What the task asks — The entries shown next need to be written again word for word.

=======

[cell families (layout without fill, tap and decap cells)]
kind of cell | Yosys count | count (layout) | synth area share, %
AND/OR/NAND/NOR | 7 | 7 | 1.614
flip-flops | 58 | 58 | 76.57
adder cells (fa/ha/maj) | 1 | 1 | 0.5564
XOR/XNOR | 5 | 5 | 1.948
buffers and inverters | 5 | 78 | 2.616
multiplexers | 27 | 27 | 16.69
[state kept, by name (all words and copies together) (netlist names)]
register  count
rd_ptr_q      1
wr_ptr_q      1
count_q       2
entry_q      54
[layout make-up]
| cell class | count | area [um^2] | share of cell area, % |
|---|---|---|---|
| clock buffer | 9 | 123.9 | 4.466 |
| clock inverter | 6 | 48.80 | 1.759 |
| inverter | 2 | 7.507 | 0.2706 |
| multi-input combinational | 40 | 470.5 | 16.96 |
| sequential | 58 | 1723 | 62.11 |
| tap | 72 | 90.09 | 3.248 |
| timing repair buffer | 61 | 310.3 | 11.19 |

=======

Solution —
[cell families (layout without fill, tap and decap cells)]
kind of cell | Yosys count | count (layout) | synth area share, %
AND/OR/NAND/NOR | 7 | 7 | 1.614
flip-flops | 58 | 58 | 76.57
adder cells (fa/ha/maj) | 1 | 1 | 0.5564
XOR/XNOR | 5 | 5 | 1.948
buffers and inverters | 5 | 78 | 2.616
multiplexers | 27 | 27 | 16.69
[state kept, by name (all words and copies together) (netlist names)]
register  count
rd_ptr_q      1
wr_ptr_q      1
count_q       2
entry_q      54
[layout make-up]
| cell class | count | area [um^2] | share of cell area, % |
|---|---|---|---|
| clock buffer | 9 | 123.9 | 4.466 |
| clock inverter | 6 | 48.80 | 1.759 |
| inverter | 2 | 7.507 | 0.2706 |
| multi-input combinational | 40 | 470.5 | 16.96 |
| sequential | 58 | 1723 | 62.11 |
| tap | 72 | 90.09 | 3.248 |
| timing repair buffer | 61 | 310.3 | 11.19 |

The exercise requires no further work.